Task requirements
Would you restate the entries below word for word, starting at the first line and ending with the one that has "export DIE_AREA = 0 0 426 428"?

Data for this task
--- config.mk ---
export PLATFORM = sky130hd
export DESIGN_NAME = syscall_xfer_unit
export DESIGN_NICKNAME = d
export VERILOG_FILES = /design/src/rtl/sxu_pkg.sv /design/src/rtl/sxu_canon_chk.sv /design/src/rtl/sxu_flag_xform.sv /design/src/rtl/sxu_sel_pick.sv /design/src/rtl/syscall_xfer_unit.sv
export SDC_FILE = /design/constraint.sdc
export NUM_CORES = 1
export LEC_CHECK = 0
export ABC_AREA = 1
export CAP_MARGIN = 40
export CORE_AREA = 2 2 424 426
export CTS_BUF_LIST = sky130_fd_sc_hd__clkbuf_2
export CTS_CLUSTER_DIAMETER = 120
export DETAILED_ROUTE_END_ITERATION = 7
export DIE_AREA = 0 0 426 428
export SYNTH_ARGS = -nofsm -noshare
export SYNTH_HDL_FRONTEND = slang
export SYNTH_SLANG_ARGS = --single-unit
--- constraint.sdc ---
create_clock -name clk -period 3.5 [get_ports clk]
set_input_delay 1.05 -clock clk [delete_from_list [all_inputs] [get_ports clk]]
set_output_delay 1.05 -clock clk [all_outputs]
set_load 0.02 [all_outputs]
--- src/rtl/sxu_pkg.sv ---
package sxu_pkg;

    typedef enum logic [1:0] {
        OP_CALL = 2'd0,
        OP_RET  = 2'd1,
        OP_SWAP = 2'd2,
        OP_RSVD = 2'd3
    } sxu_op_e;

    localparam logic [7:0] VEC_INV_OP = 8'd6;
    localparam logic [7:0] VEC_PROT   = 8'd13;

    localparam logic [1:0] CPL_KERN = 2'd0;
    localparam logic [1:0] CPL_USER = 2'd3;

endpackage

--- src/rtl/sxu_canon_chk.sv ---
module sxu_canon_chk #(
    parameter int ADDR_W  = 64,
    parameter int VA_BITS = 48
) (
    input  logic [ADDR_W-VA_BITS:0] addr_hi,
    output logic                    canon_ok
);
    // addr_hi carries bits [ADDR_W-1:VA_BITS-1]; canonical when all equal
    assign canon_ok = (&addr_hi) | ~(|addr_hi);
endmodule

--- src/rtl/sxu_flag_xform.sv ---
module sxu_flag_xform #(
    parameter int ADDR_W = 64,
    parameter int IF_BIT = 9
) (
    input  logic [ADDR_W-1:0] cur_flags,
    input  logic [ADDR_W-1:0] entry_mask,
    input  logic [ADDR_W-1:0] saved_flags,
    output logic [ADDR_W-1:0] entry_flags,
    output logic [ADDR_W-1:0] exit_flags
);
    localparam logic [ADDR_W-1:0] FORCE_SET = ADDR_W'(1) << IF_BIT;

    assign entry_flags = cur_flags & ~entry_mask;
    assign exit_flags  = saved_flags | FORCE_SET;
endmodule

--- src/rtl/sxu_sel_pick.sv ---
module sxu_sel_pick #(
    parameter int SEL_W   = 16,
    parameter int SS_STEP = 8
) (
    input  logic [2*SEL_W-1:0]        sel_hi,
    output logic [1:0][SEL_W-1:0]     code_sel,
    output logic [1:0][SEL_W-1:0]     stk_sel
);
    // index 0: kernel field, index 1: user field
    for (genvar g = 0; g < 2; g++) begin : g_field
        localparam int LSB = g * SEL_W;
        assign code_sel[g] = sel_hi[LSB +: SEL_W];
        assign stk_sel[g]  = sel_hi[LSB +: SEL_W] + SEL_W'(SS_STEP);
    end
endmodule

--- src/rtl/syscall_xfer_unit.sv ---
module syscall_xfer_unit
    import sxu_pkg::*;
#(
    parameter int ADDR_W  = 64,
    parameter int VA_BITS = 48,
    parameter int SEL_W   = 16,
    parameter int SS_STEP = 8,
    parameter int EN_BIT  = 8,
    parameter int IF_BIT  = 9
) (
    input  logic              clk,
    input  logic              rst_n,
    input  logic              op_valid_i,
    input  logic [1:0]        op_kind_i,
    input  logic [ADDR_W-1:0] next_ip_i,
    input  logic [ADDR_W-1:0] flags_i,
    input  logic [ADDR_W-1:0] rcx_i,
    input  logic [ADDR_W-1:0] r11_i,
    input  logic [ADDR_W-1:0] ext_feat_i,
    input  logic [4*SEL_W-1:0] sel_cfg_i,
    input  logic [ADDR_W-1:0] entry_addr_i,
    input  logic [ADDR_W-1:0] flag_mask_i,
    input  logic [ADDR_W-1:0] gs_base_i,
    input  logic [ADDR_W-1:0] kgs_base_i,
    output logic [ADDR_W-1:0] ip_o,
    output logic [ADDR_W-1:0] flags_o,
    output logic [SEL_W-1:0]  cs_o,
    output logic [SEL_W-1:0]  ss_o,
    output logic [1:0]        cpl_o,
    output logic [ADDR_W-1:0] rcx_wr_o,
    output logic [ADDR_W-1:0] r11_wr_o,
    output logic              scratch_we_o,
    output logic [ADDR_W-1:0] gs_base_o,
    output logic [ADDR_W-1:0] kgs_base_o,
    output logic              done_o,
    output logic              fault_o,
    output logic [7:0]        fault_vec_o
);

    localparam int CFG_W = 4 * SEL_W;

    typedef struct packed {
        logic [ADDR_W-1:0] ip;
        logic [ADDR_W-1:0] flags;
        logic [ADDR_W-1:0] rcx_val;
        logic [ADDR_W-1:0] r11_val;
        logic [ADDR_W-1:0] gs;
        logic [ADDR_W-1:0] kgs;
        logic [SEL_W-1:0]  cs;
        logic [SEL_W-1:0]  ss;
        logic [1:0]        cpl;
        logic              we;
        logic              done;
        logic              fault;
        logic [7:0]        vec;
    } xfer_st_t;

    xfer_st_t st_d, st_q;

    logic                    sce_d;
    logic                    canon_ok_d;
    logic [ADDR_W-1:0]       entry_flags_d, exit_flags_d;
    logic [1:0][SEL_W-1:0]   code_sel_d, stk_sel_d;
    logic                    unused_cfg;

    assign sce_d      = ext_feat_i[EN_BIT];
    assign unused_cfg = ^{ext_feat_i, sel_cfg_i[2*SEL_W-1:0]};

    sxu_canon_chk #(.ADDR_W(ADDR_W), .VA_BITS(VA_BITS)) i_canon (
        .addr_hi  (rcx_i[ADDR_W-1:VA_BITS-1]),
        .canon_ok (canon_ok_d)
    );

    sxu_flag_xform #(.ADDR_W(ADDR_W), .IF_BIT(IF_BIT)) i_flags (
        .cur_flags   (flags_i),
        .entry_mask  (flag_mask_i),
        .saved_flags (r11_i),
        .entry_flags (entry_flags_d),
        .exit_flags  (exit_flags_d)
    );

    sxu_sel_pick #(.SEL_W(SEL_W), .SS_STEP(SS_STEP)) i_sel (
        .sel_hi   (sel_cfg_i[CFG_W-1:2*SEL_W]),
        .code_sel (code_sel_d),
        .stk_sel  (stk_sel_d)
    );

    always_comb begin
        st_d       = st_q;
        st_d.we    = 1'b0;
        st_d.done  = 1'b0;
        st_d.fault = 1'b0;
        st_d.vec   = 8'd0;
        if (op_valid_i) begin
            case (sxu_op_e'(op_kind_i))
                OP_CALL: begin
                    if (!sce_d) begin
                        st_d.fault = 1'b1;
                        st_d.vec   = VEC_INV_OP;
                    end else begin
                        st_d.rcx_val = next_ip_i;
                        st_d.r11_val = flags_i;
                        st_d.we      = 1'b1;
                        st_d.ip      = entry_addr_i;
                        st_d.flags   = entry_flags_d;
                        st_d.cs      = code_sel_d[0];
                        st_d.ss      = stk_sel_d[0];
                        st_d.cpl     = CPL_KERN;
                        st_d.done    = 1'b1;
                    end
                end
                OP_RET: begin
                    if (!sce_d) begin
                        st_d.fault = 1'b1;
                        st_d.vec   = VEC_INV_OP;
                    end else if ((st_q.cpl != CPL_KERN) || !canon_ok_d) begin
                        st_d.fault = 1'b1;
                        st_d.vec   = VEC_PROT;
                    end else begin
                        st_d.ip    = rcx_i;
                        st_d.flags = exit_flags_d;
                        st_d.cs    = code_sel_d[1];
                        st_d.ss    = stk_sel_d[1];
                        st_d.cpl   = CPL_USER;
                        st_d.done  = 1'b1;
                    end
                end
                OP_SWAP: begin
                    if (st_q.cpl != CPL_KERN) begin
                        st_d.fault = 1'b1;
                        st_d.vec   = VEC_PROT;
                    end else begin
                        st_d.gs   = kgs_base_i;
                        st_d.kgs  = gs_base_i;
                        st_d.done = 1'b1;
                    end
                end
                default: begin
                    st_d.fault = 1'b1;
                    st_d.vec   = VEC_INV_OP;
                end
            endcase
        end
    end

    always_ff @(posedge clk) begin
        if (!rst_n) begin
            st_q <= '0;
        end else begin
            st_q <= st_d;
        end
    end

    assign ip_o         = st_q.ip;
    assign flags_o      = st_q.flags;
    assign cs_o         = st_q.cs;
    assign ss_o         = st_q.ss;
    assign cpl_o        = st_q.cpl;
    assign rcx_wr_o     = st_q.rcx_val;
    assign r11_wr_o     = st_q.r11_val;
    assign scratch_we_o = st_q.we;
    assign gs_base_o    = st_q.gs;
    assign kgs_base_o   = st_q.kgs;
    assign done_o       = st_q.done;
    assign fault_o      = st_q.fault;
    assign fault_vec_o  = st_q.vec;

    // ---------------- assertions ----------------
    assert_one_outcome_R10: assert property (@(posedge clk) disable iff (!rst_n)
        op_valid_i |=> (done_o ^ fault_o));

    assert_no_spurious_R10: assert property (@(posedge clk) disable iff (!rst_n)
        !op_valid_i |=> (!done_o && !fault_o));

    assert_fault_keeps_state_R7: assert property (@(posedge clk) disable iff (!rst_n)
        fault_o |-> ($stable(cs_o) && $stable(ss_o) && $stable(cpl_o) && $stable(ip_o)));

    assert_call_to_kernel_R4: assert property (@(posedge clk) disable iff (!rst_n)
        (op_valid_i && op_kind_i == OP_CALL) |=> (done_o |-> (cpl_o == CPL_KERN && ss_o == cs_o + SEL_W'(SS_STEP))));

    assert_ret_canonical_R7: assert property (@(posedge clk) disable iff (!rst_n)
        (op_valid_i && op_kind_i == OP_RET) |=> (done_o |-> (ip_o[ADDR_W-1:VA_BITS-1] == '0 || ip_o[ADDR_W-1:VA_BITS-1] == '1)));

    assert_ret_if_set_R5: assert property (@(posedge clk) disable iff (!rst_n)
        (op_valid_i && op_kind_i == OP_RET) |=> (done_o |-> (flags_o[IF_BIT] && cpl_o == CPL_USER)));

    assert_swap_kernel_only_R9: assert property (@(posedge clk) disable iff (!rst_n)
        (op_valid_i && op_kind_i == OP_SWAP && cpl_o != CPL_KERN) |=> (fault_o && fault_vec_o == VEC_PROT));

    assert_vec_quiet_R10: assert property (@(posedge clk) disable iff (!rst_n)
        !fault_o |-> (fault_vec_o == 8'd0));

endmodule

==> results.json, run 1 <==
{
  "outcome": "complete, no violations",
  "drive_gt1_share_pct": 20.8,
  "drtPass1Iterations": 6,
  "die_x_um": 426,
  "wl_met3_um": 8560,
  "netlist_area_mm2": 0.0179,
  "post-route-util_pct": 20.3,
  "gp_congestion": 0.922,
  "ys_ff_latch": 419,
  "yosysSeqAreaShare_pct": 46.8,
  "die-area_mm2": 0.182,
  "regArea_mm2": 0.00857,
  "power.density_mw_per_mm2": 330,
  "m1WireLength_um": 41000,
  "syn2layout_area_growth_pct": 101,
  "fin_tns_setup_ns": 0,
  "critPathMaxStageDelay_ns": 0.41,
  "cap_viol_max_count": 0,
  "critPathTopFamily": "flip-flops",
  "final_cells": 6527,
  "path_cells": "buf_6",
  "crit_arrival_ns": 2.05,
  "grt.total_usage_pct": 11.9,
  "clockRootBuffer": "clkbuf_2",
  "clock_latency_ns": 1.52,
  "clockBufferDepth": 3,
  "dr_wl_met2_um": 57200,
  "power_mw": 11.9,
  "place_inst": 5796,
  "dp_hpwl_um": 83500,
  "n_fill_cell": 19812,
  "grt_pass1_vias": 23471,
  "cts_inserted_buffers": 133,
  "drc_errors": 0,
  "drtIter0Drc": 1552,
  "mostFrequentLayoutCells": "nor2_1 (597), clkdlybuf4s50_1 (547), nand2_1 (503)",
  "clkSinkCount": 419,
  "start_util_pct": 10.1,
  "crit_path_end_kind": "output pin",
  "multi_input_area_mm2": 0.00816,
  "top_layer_used": "met5",
  "grt_max_degree": 134,
  "finalCriticalPeriod_ns": 3.10,
  "worst-slew-pin-transition_ns": 1.09,
  "numPortBuffers": 973,
  "slowest_stage": "dfxtp_4",
  "fmax_mhz": 322,
  "crit_path_max_fanout": 2,
  "routed_wl_um": 113000,
  "p_leak_nw": 15.5,
  "netlist_instances": 2586,
  "viasPerCell": 3.62,
  "vias": 23648,
  "yosysWarnings": 0,
  "core_mm2": 0.178,
  "cp.required_ns": 2.45,
  "hp-class": "in -> reg",
  "wire_per_inst_um": 17.3,
  "die_y_um": 428,
  "hold_violations": 0,
  "relSlewSlack_pct": 27.1,
  "worst_hold_slack_ns": 0.361,
  "fin_skew_ns": 0.0852,
  "path_clk_slew_ns": 0.09,
  "period_share_pct": 88.7,
  "path_buf_inv": 1,
  "fp-row-count": 155,
  "grt_pass1_wl_um": 158000,
  "cts_tree": "yes",
  "io_pins": 1074,
  "critPathKind": "reg -> out",
  "antenna_found_initial": 21,
  "drv_slew": 0,
  "drtAntennaViolNets": 0,
  "overflow": 0,
  "netlist-cell-type-count": 29,
  "layout_commonest_cell": "nor2_1",
  "startpoint_type": "flop",
  "setup_violations": 0,
  "h-tree-depth": 4,
  "final_net_count": 4715,
  "ir_worst_vdd_mv": 0.278,
  "avgSynthCellArea_um2": 6.94
}
-- path summary, 6_finish.rpt --
path / from / to / slack, ns / cells past startpoint
worst max-delay path: gs_base_o[63]$_SDFFE_PN0P_ / gs_base_o[63] / 0.40 / 1
worst min-delay path: flags_i[22] / r11_wr_o[22]$_SDFFE_PN0P_ / 0.36 / 3
worst max register to register: cpl_o[0]$_SDFFE_PN0P_ / kgs_base_o[46]$_SDFFE_PN0P_ / 1.27 / 8
worst min register to register: rcx_wr_o[33]$_SDFFE_PN0P_ / rcx_wr_o[33]$_SDFFE_PN0P_ / 0.46 / 2
-- cells in the mapped netlist, drive strengths merged --
cell / instances / area, um2
nor2: 600 / 2270
nand2: 506 / 1900
dfxtp: 419 / 8390
a21oi: 262 / 1310
nand3: 220 / 1100
o21ai: 144 / 721
inv: 129 / 484
clkbuf: 118 / 444
buf: 88 / 504
a22o: 69 / 604
o22ai: 10 / 62.6
nor3: 7 / 46.3
nand4: 5 / 31.3
ha: 2 / 25.0
xor2: 2 / 17.5
a31oi: 1 / 6.26
a32oi: 1 / 8.76
conb: 1 / 3.75
nand3b: 1 / 7.51
or2: 1 / 6.26
-- report_power, final --
group | switching [mW] | total, mW | internal, mW
Sequential | 0.113 | 5.07 | 4.96
Clock | 2.54 | 4.03 | 1.49
Combinational | 1.33 | 2.80 | 1.48
Total | 3.98 | 11.9 | 7.93
-- registers in the layout, summed over array words and instances (netlist names) --
name          cells
ip_o             64
fault_vec_o       3
scratch_we_o      1
gs_base_o        64
cs_o             16
kgs_base_o       64
flags_o          64
rcx_wr_o         64
r11_wr_o         64
cpl_o             1
ss_o             13
done_o            1
-- repair_timing --
item | in CTS | in global routing
endpoints found under the setup margin | 425 | 0
hold endpoints to repair | 398 | 0
buffers inserted | 1 | 0
gates resized for setup | 2280 | 0
hold buffers | 491 | 0
-- stage by stage --
step / worst slack (ns) / cell area [um2]
after floorplan: 1.22 / 18000
after global placement: 0.0602 / 30700
after detailed placement: 0.0675 / 30700
after CTS: -0.105 / 36000
after global routing: -0.00449 / 36000
final: 0.396 / 36000
-- metal layers --
metal  up-vias  track usage (%)
met3       276             3.67
met4        18             6.82
met2      1012             21.0
li1      11379                -
met5         -                0
met1     10963             12.4
-- cells by family after synthesis --
logic type	synth area share (%)
compound gates	15.1
xor+xnor	0.0976
fa+ha+maj	0.139
buf+inv	7.98
flops	46.8
other cells	0.0209
simple gates	29.9
-- cell type report --
cell class	count	area share (%)
inverter	129	1.37
tap	2355	8.18
clock buffer	177	2.46
multi-input combinational	1835	22.6
sequential	419	23.8
timing repair buffer	1550	40.7
clock inverter	47	0.726
antenna	15	0.104
(Power assumes the default switching activity.)
==> inputs of run 2 (changes only) <==
CORE_AREA = 3 3 412 414   (was 2 2 424 426)
DIE_AREA = 0 0 415 417   (was 0 0 426 428)
==> run 2 against run 1 <==
Net effect:
- die area fell by 5.1%
- critical path type unchanged
- via count is 2.9% higher
- first-iteration DRC count grew 10%
- final cell count decreased by 1.8%
- worst setup slack worse by 0.13 ns
- non-clock buffer count rose by 13
- largest cell class unchanged
- total power rose by 3.7%
==> results.json, run 2 (synthesis results as in run 1) <==
{
  "die_y_um": 417,
  "outcome": "complete, no violations",
  "crit_path_max_fanout": 2,
  "finalWorstSetupSlack_ns": 0.267,
  "dp_hpwl_um": 103000,
  "relSlewSlack_pct": 20.2,
  "grt_max_degree": 129,
  "drtAntennaViolNets": 0,
  "final_net_count": 4728,
  "hp-class": "in -> reg",
  "drv_slew": 0,
  "fp-row-count": 150,
  "finalCriticalPeriod_ns": 3.23,
  "power.density_mw_per_mm2": 333,
  "drtPass1Iterations": 5,
  "mostFrequentLayoutCells": "nor2_1 (597), clkdlybuf4s50_1 (547), dlygate4sd3_1 (512)",
  "fmax_mhz": 309,
  "grt_pass1_wl_um": 183000,
  "viasPerCell": 3.80,
  "vias": 24322,
  "io_pins": 1074,
  "cp.required_ns": 2.45,
  "ir_worst_vdd_mv": 0.294,
  "path_cells": "buf_8",
  "layout_commonest_cell": "nor2_1",
  "period_share_pct": 92.4,
  "antenna_found_initial": 55,
  "critPathKind": "reg -> out",
  "syn2layout_area_growth_pct": 106,
  "numPortBuffers": 973,
  "startpoint_type": "flop",
  "wire_per_inst_um": 20.9,
  "hold_violations": 0,
  "critPathMaxStageDelay_ns": 0.38,
  "die-area_mm2": 0.173,
  "cts_tree": "yes",
  "path_clk_slew_ns": 0.12,
  "dp_slack_ns": -0.116,
  "clockBufferDepth": 3,
  "critPathTopFamily": "flip-flops",
  "fin_skew_ns": 0.0806,
  "grt.total_usage_pct": 14.8,
  "cts_inserted_buffers": 133,
  "clock_latency_ns": 1.58,
  "die_x_um": 415,
  "setup_violations": 0,
  "clkSinkCount": 419,
  "core_mm2": 0.167,
  "n_fill_cell": 18465,
  "h-tree-depth": 4,
  "gp_congestion": 0.902,
  "drive_gt1_share_pct": 23.6,
  "cap_viol_max_count": 0,
  "overflow": 0,
  "routed_wl_um": 134000,
  "dpl_cell_area_mm2": 0.0304,
  "grt_pass1_vias": 24032,
  "drc_errors": 0,
  "slowest_stage": "dfxtp_2",
  "drtIter0Drc": 1710,
  "final_area_mm2": 0.0370,
  "post-route-util_pct": 22.2,
  "clockRootBuffer": "clkbuf_2",
  "crit_arrival_ns": 2.18,
  "start_util_pct": 10.8,
  "path_buf_inv": 1,
  "p_leak_nw": 15.8,
  "worst-slew-pin-transition_ns": 1.20,
  "crit_path_end_kind": "output pin"
}
run 2: layer usage:
metal  vias up  part of all wire, %  global-route usage (%)
met5         -                 0.11                       0
met4        22                  5.0                    7.93
met3       279                   11                    6.60
met2      1122                   47                    24.2
met1     11460                   37                    16.1
li1      11439                    -                       -
run 2: layout make-up:
cell class	count	area, um2	area share [%]
Antenna cell	41	103	0.277
Clock buffer	175	876	2.36
Clock inverter	42	300	0.811
Inverter	129	497	1.34
Multi-Input combinational cell	1835	8160	22.0
Sequential cell	419	8740	23.6
Tap cell	2204	2760	7.44
Timing Repair Buffer	1563	15600	42.1
run 2: final timing paths:
check                              startpoint                         to  slack (ns)  depth (start not counted)
hold / removal                      r11_i[21]   flags_o[21]$_SDFFE_PN0P_        0.33                          5
hold reg to reg     r11_wr_o[50]$_SDFFE_PN0P_  r11_wr_o[50]$_SDFFE_PN0P_        0.47                          2
setup / recovery  kgs_base_o[28]$_SDFFE_PN0P_             kgs_base_o[28]        0.27                          1
setup reg to reg        cpl_o[0]$_SDFFE_PN0P_   flags_o[27]$_SDFFE_PN0P_        1.32                         10
run 2: metrics by stage:
stage / hold slack [ns] / instances / total power, mW / TNS [ns]
after floorplan: 0.541 / 2589 / 6.07 / 0
after global placement: 0.448 / 5635 / 7.60 / -2.34
after detailed placement: 0.452 / 5635 / 7.61 / -2.02
after CTS: 0.00570 / 6367 / 12.6 / -7.32
after global routing: 0.0431 / 6394 / 13.1 / -3.21
final: 0.333 / 6408 / 12.4 / 0
run 2: power by group:
group	internal, mW	switching (mW)
Clock	1.57	2.66
Sequential	4.98	0.131
Combinational	1.57	1.44
Total	8.12	4.23
run 2: worst reg2reg max path, cell delays in order, from the launching register on:
cell	delay, ns
dfxtp_4	0.38
inv_1	0.20
nand3_1	0.14
buf_4	0.18
nand2_4	0.12
buf_12	0.18
buf_4	0.22
nand3_1	0.08
nand2_1	0.07
dlygate4sd3_1	0.55
nor2_1	0.04
run 2: what timing repair did:
item                                     CTS  global route
endpoints found under the setup margin   425             0
endpoints found under the hold margin    409             0
gates resized for setup                 2770             0
hold buffers                             512             0
setup buffers                              3             0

Response box
--- config.mk ---
export PLATFORM = sky130hd
export DESIGN_NAME = syscall_xfer_unit
export DESIGN_NICKNAME = d
export VERILOG_FILES = /design/src/rtl/sxu_pkg.sv /design/src/rtl/sxu_canon_chk.sv /design/src/rtl/sxu_flag_xform.sv /design/src/rtl/sxu_sel_pick.sv /design/src/rtl/syscall_xfer_unit.sv
export SDC_FILE = /design/constraint.sdc
export NUM_CORES = 1
export LEC_CHECK = 0
export ABC_AREA = 1
export CAP_MARGIN = 40
export CORE_AREA = 2 2 424 426
export CTS_BUF_LIST = sky130_fd_sc_hd__clkbuf_2
export CTS_CLUSTER_DIAMETER = 120
export DETAILED_ROUTE_END_ITERATION = 7
export DIE_AREA = 0 0 426 428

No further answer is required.